## STRI (Services Trade Restrictiveness Index) Dataset
The STRI is an innovative tool that offers an overview of regulatory barriers across 22 major sectors and 51 countries. Based on the qualitative information in the database, composite indices quantify the identified restrictions across five standard policy categories, with values between zero and one. The five policy categories are restrictions on foreign entry, restrictions to movement of people, other discriminatory measures, barriers to competition and regulatory transparency. Complete openness to trade and investment gives a score of zero, while being completely closed to foreign services providers yields a score of one. 

Information on columns:
1. REF_AREA: 51 countries
2. ECONOMIC_ACTIVITY: 19 activities
3. TIME_PERIOD: 2014-2024
4. OBS_VALUE: The STRI value, which quantifies trade restrictiveness (0-1 scale)


In [1]:
import pandas as pd

# Read STRI.csv
df = pd.read_csv('./original/STRI.csv')

# Keep only the specified columns
df = df[['REF_AREA', 'Economic activity', 'TIME_PERIOD', 'OBS_VALUE']]

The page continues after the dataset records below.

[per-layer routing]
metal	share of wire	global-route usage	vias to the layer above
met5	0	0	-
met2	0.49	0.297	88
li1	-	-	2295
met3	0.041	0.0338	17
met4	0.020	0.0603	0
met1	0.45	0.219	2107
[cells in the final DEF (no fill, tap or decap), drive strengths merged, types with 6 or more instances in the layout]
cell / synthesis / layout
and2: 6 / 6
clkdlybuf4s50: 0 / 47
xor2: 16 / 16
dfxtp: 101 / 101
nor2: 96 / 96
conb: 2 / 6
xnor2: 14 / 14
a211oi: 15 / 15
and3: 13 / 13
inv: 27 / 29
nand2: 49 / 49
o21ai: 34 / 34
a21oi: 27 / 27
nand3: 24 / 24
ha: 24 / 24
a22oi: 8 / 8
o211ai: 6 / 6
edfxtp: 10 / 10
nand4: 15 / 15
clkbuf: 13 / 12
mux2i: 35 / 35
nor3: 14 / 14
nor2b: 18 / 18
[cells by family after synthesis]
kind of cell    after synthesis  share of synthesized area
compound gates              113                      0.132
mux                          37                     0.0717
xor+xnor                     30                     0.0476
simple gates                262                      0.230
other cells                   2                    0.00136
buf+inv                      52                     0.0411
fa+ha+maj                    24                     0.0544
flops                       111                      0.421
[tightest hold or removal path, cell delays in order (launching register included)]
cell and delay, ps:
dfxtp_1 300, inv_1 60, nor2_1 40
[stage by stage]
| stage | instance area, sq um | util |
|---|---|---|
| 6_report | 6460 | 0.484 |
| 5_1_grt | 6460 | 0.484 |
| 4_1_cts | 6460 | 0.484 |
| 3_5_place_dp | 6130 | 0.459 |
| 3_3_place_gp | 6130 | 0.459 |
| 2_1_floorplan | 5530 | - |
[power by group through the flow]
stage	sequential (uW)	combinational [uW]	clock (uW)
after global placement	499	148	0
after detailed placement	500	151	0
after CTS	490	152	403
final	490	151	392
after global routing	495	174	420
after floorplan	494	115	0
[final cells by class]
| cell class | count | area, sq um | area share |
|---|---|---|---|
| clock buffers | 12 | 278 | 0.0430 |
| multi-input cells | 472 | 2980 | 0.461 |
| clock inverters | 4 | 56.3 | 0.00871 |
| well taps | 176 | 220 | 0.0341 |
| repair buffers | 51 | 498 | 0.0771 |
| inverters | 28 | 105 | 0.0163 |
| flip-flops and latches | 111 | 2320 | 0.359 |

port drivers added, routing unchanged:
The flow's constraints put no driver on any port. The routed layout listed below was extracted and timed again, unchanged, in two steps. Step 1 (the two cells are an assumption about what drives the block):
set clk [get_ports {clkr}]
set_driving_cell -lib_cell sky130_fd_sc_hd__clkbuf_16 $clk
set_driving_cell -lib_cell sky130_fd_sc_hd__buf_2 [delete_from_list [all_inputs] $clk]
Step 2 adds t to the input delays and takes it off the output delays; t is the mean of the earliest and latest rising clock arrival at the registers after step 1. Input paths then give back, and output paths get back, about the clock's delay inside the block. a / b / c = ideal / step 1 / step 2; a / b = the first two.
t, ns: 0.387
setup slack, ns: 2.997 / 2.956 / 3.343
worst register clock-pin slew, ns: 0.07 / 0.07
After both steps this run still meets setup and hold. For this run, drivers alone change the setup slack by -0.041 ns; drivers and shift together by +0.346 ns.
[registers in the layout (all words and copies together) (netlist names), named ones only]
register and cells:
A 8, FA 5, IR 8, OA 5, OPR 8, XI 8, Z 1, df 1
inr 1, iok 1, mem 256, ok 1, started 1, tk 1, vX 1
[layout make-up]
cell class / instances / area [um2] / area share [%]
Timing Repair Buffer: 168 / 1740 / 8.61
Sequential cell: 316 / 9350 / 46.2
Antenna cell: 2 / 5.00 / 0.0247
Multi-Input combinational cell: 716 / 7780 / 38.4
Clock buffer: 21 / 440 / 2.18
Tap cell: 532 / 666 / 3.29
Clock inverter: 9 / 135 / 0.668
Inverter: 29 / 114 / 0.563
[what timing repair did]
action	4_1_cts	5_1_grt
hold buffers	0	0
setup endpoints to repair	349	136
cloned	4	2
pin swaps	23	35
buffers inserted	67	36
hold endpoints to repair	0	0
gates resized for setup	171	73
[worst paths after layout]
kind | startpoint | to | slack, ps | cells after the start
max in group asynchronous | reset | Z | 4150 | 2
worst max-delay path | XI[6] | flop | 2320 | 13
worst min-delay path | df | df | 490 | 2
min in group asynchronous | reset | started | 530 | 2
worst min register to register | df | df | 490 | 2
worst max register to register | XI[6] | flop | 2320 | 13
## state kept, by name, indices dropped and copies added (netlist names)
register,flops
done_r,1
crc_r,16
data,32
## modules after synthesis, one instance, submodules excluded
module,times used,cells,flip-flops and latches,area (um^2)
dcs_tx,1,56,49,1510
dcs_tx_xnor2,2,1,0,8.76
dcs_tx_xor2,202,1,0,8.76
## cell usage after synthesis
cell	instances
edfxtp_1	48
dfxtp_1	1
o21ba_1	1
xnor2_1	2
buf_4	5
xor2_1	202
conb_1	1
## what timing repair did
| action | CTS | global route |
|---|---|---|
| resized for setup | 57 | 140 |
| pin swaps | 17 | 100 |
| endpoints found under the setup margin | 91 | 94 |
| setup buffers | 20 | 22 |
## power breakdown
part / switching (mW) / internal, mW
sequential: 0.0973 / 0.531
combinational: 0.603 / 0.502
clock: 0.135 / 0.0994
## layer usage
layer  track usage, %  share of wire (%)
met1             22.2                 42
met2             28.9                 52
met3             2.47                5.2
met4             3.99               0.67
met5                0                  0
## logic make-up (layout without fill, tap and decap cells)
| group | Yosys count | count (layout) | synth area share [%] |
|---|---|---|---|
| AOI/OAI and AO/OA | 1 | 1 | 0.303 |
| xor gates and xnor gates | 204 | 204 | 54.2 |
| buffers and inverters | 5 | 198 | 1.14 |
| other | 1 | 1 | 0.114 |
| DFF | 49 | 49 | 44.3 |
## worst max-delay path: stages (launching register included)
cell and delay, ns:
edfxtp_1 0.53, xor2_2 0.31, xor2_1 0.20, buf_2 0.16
Context: an optimization exercise on an open-source flow, tuned for small area and a short achievable clock period. The choices shown serve that exercise and are no tape-out recipe.
At most, simulation tests tie the RTL to the original design; equivalence was not proved.
No activity file was given, so power comes from the tool's default toggle rates.

## run B
==> flow/design.v (excerpt) <==
module DSP(A,B,C,D,CLK,CARRYIN,OPMODE,BCIN,RSTA,RSTB,RSTM,RSTP,RSTC,RSTD,RSTCARRYIN,RSTOPMODE,
          CEA,CEB,CEM,CEP,CEC,CED,CECARRYIN,CEOPMODE,PCIN,BCOUT,PCOUT,P,M,CARRYOUT,CARRYOUTF);
    input CLK,CARRYIN,RSTA,RSTB,RSTM,RSTP,RSTC,RSTD,RSTCARRYIN,RSTOPMODE;
    input CEA,CEB,CEM,CEP,CEC,CED,CECARRYIN,CEOPMODE;
    input [7:0] OPMODE;
    input [17:0] A,B,D,BCIN;
    input [47:0] C,PCIN;
    output CARRYOUT,CARRYOUTF;
    output [17:0] BCOUT;
    output [35:0] M;
    output [47:0] P,PCOUT;
    reg [17:0] D_r, A_r, B_r;
    reg [47:0] C_r, P_r;
    reg [7:0]  OP_r;
    reg        CYI_r, CYO_r;
    reg        A_z, C_z, M_z;    
    reg [34:0] MS_r;    
    reg [26:0] MC_r;    
    wire [17:0] Dx = D_r ^ {18{OP_r[6]}};
    wire pa_gn0_0;
    wire pa_gn0_1;
    wire pa_tn0_1;
    wire pa_p_1;
    wire pa_gn0_2;
    wire pa_tn0_2;
    wire pa_p_2;
    wire pa_gn0_3;
    wire pa_tn0_3;
    wire pa_p_3;
    wire pa_gn0_4;
    wire pa_tn0_4;
    wire pa_p_4;
    wire pa_gn0_5;
    wire pa_tn0_5;
    wire pa_p_5;
    wire pa_gn0_6;
    wire pa_tn0_6;
    wire pa_p_6;
    wire pa_gn0_7;
  ...
Size in the first run: ~2,700 cells after synthesis, roughly 230 flip-flops, roughly 23,000 um2 of cells after synthesis.
==> flow/config.mk <==
export PLATFORM = sky130hd
export DESIGN_NAME = DSP
export DESIGN_NICKNAME = DSP
export VERILOG_FILES = /design/flow/design.v
export SDC_FILE = /design/flow/constraint.sdc
export NUM_CORES = 4
export LEC_CHECK = 0
export CAP_MARGIN = 20
export CORE_MARGIN = 2
export CORE_UTILIZATION = 55
export SETUP_SLACK_MARGIN = 3.8
export SLEW_MARGIN = 20
export SYNTH_HIERARCHICAL = 1
export SYNTH_MINIMUM_KEEP_SIZE = 0
==> flow/constraint.sdc <==
create_clock -name core_clock -period 8.0 [get_ports {CLK}]
set_input_delay 1.6000 -clock core_clock [delete_from_list [all_inputs] [get_ports {CLK}]]
set_output_delay 1.6000 -clock core_clock [all_outputs]
set_load 0.01 [all_outputs]
standard.sh (not shown) runs the stock make flow with config.mk's settings and CLKGATE_MAP_FILE= SYNTH_SCRIPT=/design/flow/synth_recipe.tcl, a recipe that flattens the netlist after the stock synthesis.
==> flow/flow/run.sh <==
#!/bin/bash
# Standard layout with two changes: the port buffers are plain buf_1 cells
# instead of the default delay buffers, and ABC maps for a lighter load, so
# that it picks the smaller cell sizes and leaves sizing to the resizer.
export BUFFER_PORTS_ARGS="-buffer_cell sky130_fd_sc_hd__buf_1"
bash standard.sh ABC_LOAD_IN_FF=1 finish > standard.log 2>&1
--- input diff run B..run K ---
diff --git a/flow/design.v b/flow/design.v
--- a/flow/design.v
+++ b/flow/design.v
@@ -2014,30 +2014,29 @@
     assign ma_s_18 = ma_p_19 ^ ma_g5_18;
     assign ma_s_19 = ma_p_20 ^ ma_g5_19;
     assign ma_s_20 = ma_p_21 ^ ma_g5_20;
     assign ma_s_21 = ma_p_22 ^ ma_g5_21;
     assign ma_s_22 = ma_p_23 ^ ma_g5_22;
     assign ma_s_23 = ma_p_24 ^ ma_g5_23;
     assign ma_s_24 = ma_p_25 ^ ma_g5_24;
     assign ma_s_25 = ma_p_26 ^ ma_g5_25;
     assign ma_s_26 = ma_p_27 ^ ma_g5_26;
     assign ma_s_27 = ma_p_28 ^ ma_g5_27;
     wire [35:0] msum = {ma_s_27, ma_s_26, ma_s_25, ma_s_24, ma_s_23, ma_s_22, ma_s_21, ma_s_20, ma_s_19, ma_s_18, ma_s_17, ma_s_16, ma_s_15, ma_s_14, ma_s_13, ma_s_12, ma_s_11, ma_s_10, ma_s_9, ma_s_8, ma_s_7, ma_s_6, ma_s_5, ma_s_4, ma_s_3, ma_s_2, ma_s_1, ma_s_0, MS_r[7], MS_r[6], MS_r[5], MS_r[4], MS_r[3], MS_r[2], MS_r[1], MS_r[0]};
-    wire [35:0] mraw = ~msum;
-    assign mprod = mraw & {36{~M_z}};
+    assign mprod = ~msum;
     assign M = mprod;
     reg [47:0] X, Z;
     always @(*) begin
         case (OP_r[1:0])
         2'd0: X = 48'd0;
-        2'd1: X = M_z ? 48'd0 : {{12{mraw[35]}}, mraw};
+        2'd1: X = {{12{mprod[35]}}, mprod};
         2'd2: X = P_r;
         default: X = {D_r[11:0], (A_r & {18{~A_z}}), B_r};
         endcase
         case (OP_r[3:2])
         2'd0: Z = 48'd0;
         2'd1: Z = PCIN;
         2'd2: Z = P_r;
         default: Z = (C_r & {48{~C_z}});
         endcase
     end
     wire sub = OP_r[7];
@@ -2853,24 +2852,24 @@
     assign pp_s_47 = ~(pp_p_48 ^ pp_g6_47);
     wire [47:0] psum = {pp_s_47, pp_s_46, pp_s_45, pp_s_44, pp_s_43, pp_s_42, pp_s_41, pp_s_40, pp_s_39, pp_s_38, pp_s_37, pp_s_36, pp_s_35, pp_s_34, pp_s_33, pp_s_32, pp_s_31, pp_s_30, pp_s_29, pp_s_28, pp_s_27, pp_s_26, pp_s_25, pp_s_24, pp_s_23, pp_s_22, pp_s_21, pp_s_20, pp_s_19, pp_s_18, pp_s_17, pp_s_16, pp_s_15, pp_s_14, pp_s_13, pp_s_12, pp_s_11, pp_s_10, pp_s_9, pp_s_8, pp_s_7, pp_s_6, pp_s_5, pp_s_4, pp_s_3, pp_s_2, pp_s_1, pp_s_0};
     wire cout = pp_g7_48;
     always @(posedge CLK) begin
         if (RSTD) D_r <= 18'd0; else if (CED) D_r <= D;
         if (RSTC) C_z <= 1'b1; else if (CEC) C_z <= 1'b0;
         if (CEC) C_r <= C;
         if (RSTOPMODE) OP_r <= 8'd0; else if (CEOPMODE) OP_r <= OPMODE;
         if (RSTA) A_z <= 1'b1; else if (CEA) A_z <= 1'b0;
         if (CEA) A_r <= A;
         if (RSTB) B_r <= 18'd0; else if (CEB) B_r <= B_n;
-        if (RSTM | (CEM & A_z)) M_z <= 1'b1; else if (CEM) M_z <= 1'b0;
-        if (CEM) begin MS_r <= row0; MC_r <= row1; end
+        if (RSTM | (CEM & A_z)) begin MS_r <= {35{1'b1}}; MC_r <= {27{1'b1}}; end
+        else if (CEM) begin MS_r <= row0; MC_r <= row1; end
         if (RSTCARRYIN) begin CYI_r <= 1'b0; CYO_r <= 1'b0; end
         else if (CECARRYIN) begin CYI_r <= OP_r[5]; CYO_r <= cout; end
         if (RSTP) P_r <= 48'd0; else if (CEP) P_r <= psum;
     end
     assign P = P_r;
     assign PCOUT = P_r;
     assign BCOUT = B_r;
     assign CARRYOUT = CYO_r;
     assign CARRYOUTF = CYO_r;
 endmodule
 module dsp_faf(a, b, c, s, co);
Results
- Run K completed; timing, DRC and antenna clean
- Diff run B and run K: share of synthesized area occupied by flip-flops and latches higher in run B
- On clock skew, run K does better than run B.
- Comparing area added between synthesis and finish for run B and run K, the smaller number came from run K.
- Synthesized cell count (run K / run B): 1.08
- Run B -> run K: final instance area increased slightly
- Power of run K falls short of that of run B by more than 10%.
- Summary of run K over run B: area share of and/or/nand/nor cells after synthesis climbed 0.88 points, overall global routing resource usage climbed 1.1 points.
- Run K vs run B — cell count climbed by a few percent
- Across both runs, die footprint was higher for run K than for run B.
For run B, only the layout was checked, not whether the RTL still works.

## separate check: timing with driven ports
The flow's constraints put no driver on any port. The routed layouts listed below were extracted and timed again, unchanged, in two steps. Step 1, drivers: a clkbuf_16 drives CLK and a buf_2 each remaining input, both assumed. Step 2 adds t to the input delays and takes it off the output delays; t is the mean of the earliest and latest rising clock arrival at the registers after step 1. Input paths then give back, and output paths get back, about the clock's delay inside the block. Slacks: ideal ports / drivers / drivers and shift; pairs: ideal ports / drivers.
run | shift t [ns] | slack for setup (ns) | hold slack, ns | clock arrival spread, ns | pins driven straight from the clock port
run B | 0.635 | 3.845 / 3.788 / 3.503 | 0.490 / 0.490 / 0.490 | 0.043 / 0.043 | 1
run K | 0.633 | 3.818 / 3.762 / 3.409 | 0.482 / 0.482 / 0.482 | 0.037 / 0.037 | 1
After both steps setup and hold are still met in every run listed. For run K, which loses most, drivers alone change the setup slack by -0.056 ns; drivers and shift together by -0.409 ns.
Source: an optimization exercise on an open RTL-to-GDS flow (aim: small area, a short achievable clock period and few clock cycles per item). Production flows keep margins and buffers that such runs may drop. The RTL was checked by simulation tests, not by an equivalence proof against the original design.

==> try-quartz <==
// RGB2YUV
module RGB2YUV (start, clk, rst_n, inportR, inportG, inportB, done, outportY, outportU, outportV);
==> flow/config.mk <==
export PLATFORM = sky130hd
export DESIGN_NAME = RGB2YUV
export DESIGN_NICKNAME = RGB2YUV
export VERILOG_FILES = /design/flow/design.v
export SDC_FILE = /design/flow/constraint.sdc
export NUM_CORES = 4
export LEC_CHECK = 0
export CAP_MARGIN = 20
export CORE_MARGIN = 2
export CORE_UTILIZATION = 55
export SETUP_SLACK_MARGIN = 5
export SLEW_MARGIN = 20
export SYNTH_HIERARCHICAL = 1
export SYNTH_MINIMUM_KEEP_SIZE = 0
==> flow/constraint.sdc <==
create_clock -name core_clock -period 10.0 [get_ports {clk}]
set_input_delay 2.0000 -clock core_clock [delete_from_list [all_inputs] [get_ports {clk}]]
set_output_delay 2.0000 -clock core_clock [all_outputs]
set_load 0.01 [all_outputs]
standard.sh (not shown) runs the stock make flow with config.mk's settings and CLKGATE_MAP_FILE= SYNTH_SCRIPT=/design/flow/synth_recipe.tcl, a recipe that flattens the netlist after the stock synthesis.
==> flow/flow/run.sh <==
#!/bin/bash
# The standard layout, except that the port buffers are sky130_fd_sc_hd__buf_1
# cells rather than ORFS's default delay buffers. Each run's output goes to its own log.
set -euo pipefail
export BUFFER_PORTS_ARGS="-buffer_cell sky130_fd_sc_hd__buf_1"
bash standard.sh synth > synth.log 2>&1
bash standard.sh > layout.log 2>&1
==> try-delta (differences from try-quartz) <==
==> flow/flow/run.sh (replaced) <==
#!/bin/bash
# The standard layout (standard.sh), except that the port buffers are
# sky130_fd_sc_hd__buf_1 cells rather than ORFS's default delay buffers, and timing
# repair aims for 5.4 ns of setup slack. Each run's output goes to its own log.
set -euo pipefail
export BUFFER_PORTS_ARGS="-buffer_cell sky130_fd_sc_hd__buf_1"
export SETUP_SLACK_MARGIN=5.4
bash standard.sh synth > synth.log 2>&1
bash standard.sh > layout.log 2>&1
SETUP_SLACK_MARGIN = default   (was 5)
==> try-raven (differences from try-quartz) <==
==> flow/flow/run.sh (replaced) <==
#!/bin/bash
# The standard layout (standard.sh), except that the port buffers are
# sky130_fd_sc_hd__buf_1 cells rather than ORFS's default delay buffers, and timing
# repair aims for 5.5 ns of setup slack. Each run's output goes to its own log.
set -euo pipefail
export BUFFER_PORTS_ARGS="-buffer_cell sky130_fd_sc_hd__buf_1"
export SETUP_SLACK_MARGIN=5.5
bash standard.sh synth > synth.log 2>&1
bash standard.sh > layout.log 2>&1
CORE_UTILIZATION = 65   (was 55)
SETUP_SLACK_MARGIN = default   (was 5)
==> metrics.sh <==
OUTCOME='complete, no violations'
PG_COMB_uW=896
TRACK_USAGE=0.245
CRITICAL_PATH_BUF_INV_COUNT=2
CRIT_PATH_MAX_INCR_DELAY_NS=0.54
NUMBER_OF_FILLER_INSTANCES_IN_THE_FINAL_LAYOUT=899
POWER_CLOCK_uW=148
HP-START='st_y[14]'
POST-PLACE-CELLS=717
DIE_W_UM=108
POWER.CLOCK.FRACTION=0.109
VDD.IR_DROP.WORST_V=0.000174
SLEW_HEADROOM=0.513
(the above is from try-quartz)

# Rename economic activity to 'ECONOMIC_ACTIVITY'
df = df.rename(columns={'Economic activity': 'ECONOMIC_ACTIVITY'})

# Rename REF_AREA to 'COUNTRY'
df = df.rename(columns={'REF_AREA': 'COUNTRY'})

# Save the new dataframe to 'STRI_cleaned.csv'
df.to_csv('./cleaned/STRI_cleaned.csv', index=False)

In [None]:
# Data exploration
print(df.head())

## NTM (Non-Tariff Measures) Dataset
A trade and market access information system combining data on trade, customs tariffs, and non-tariff measures. TRAINS contains HS-based tariff data for over 170 countries and for several years. The data covers all requirements that can potentially affect international trade for a specific product in a specific country and for a specific trading partner at one point in time. The TRAINS NTM database offers organized information categorized by product, measure type, countries imposing the measure, affected countries and several other variables. 

Information on columns:
1. NTM_CODE: Refer to https://wits.worldbank.org/wits/wits/witshelp/content/data_retrieval/p/intro/C2.Non_Tariff_Measures.htm 
2. NTM_DESCRIPTION
3. COUNTRY_IMPOSING
4. IMPLEMENTATION_DATE
5. COUNTRY_AFFECTED
6. IS_UNILATERAL: One-sided measure or not
7. REPEAL_DATE: When that measure will end

In [3]:
# Read NTM.csv 
df = pd.read_csv("./original/NTM.csv")

# Select only the relevant columns
relevant_columns = [
  "ntmCode",
  "ntmDescription",
  "countryImposingNTMs",
  "implementationDate",
  "affectedCountriesNames",
  "isUnilateral",
  "repealDate",
]

# Create a new dataframe with only the relevant columns
cleaned_df = df[relevant_columns].copy()

# Rename the columns to be more descriptive
cleaned_df = cleaned_df.rename(
  columns={
    "ntmCode": "NTM_CODE",
    "ntmDescription": "NTM_DESCRIPTION",
    "countryImposingNTMs": "COUNTRY_IMPOSING",
    "implementationDate": "IMPLEMENTATION_DATE",
    "affectedCountriesNames": "COUNTRY_AFFECTED",
    "isUnilateral": "IS_UNILATERAL",
    "repealDate": "REPEAL_DATE",
  }
)

# Change repeal date of missing values to 9999-12-31T00:00:00
cleaned_df["REPEAL_DATE"] = cleaned_df["REPEAL_DATE"].fillna("9999-12-31T00:00:00")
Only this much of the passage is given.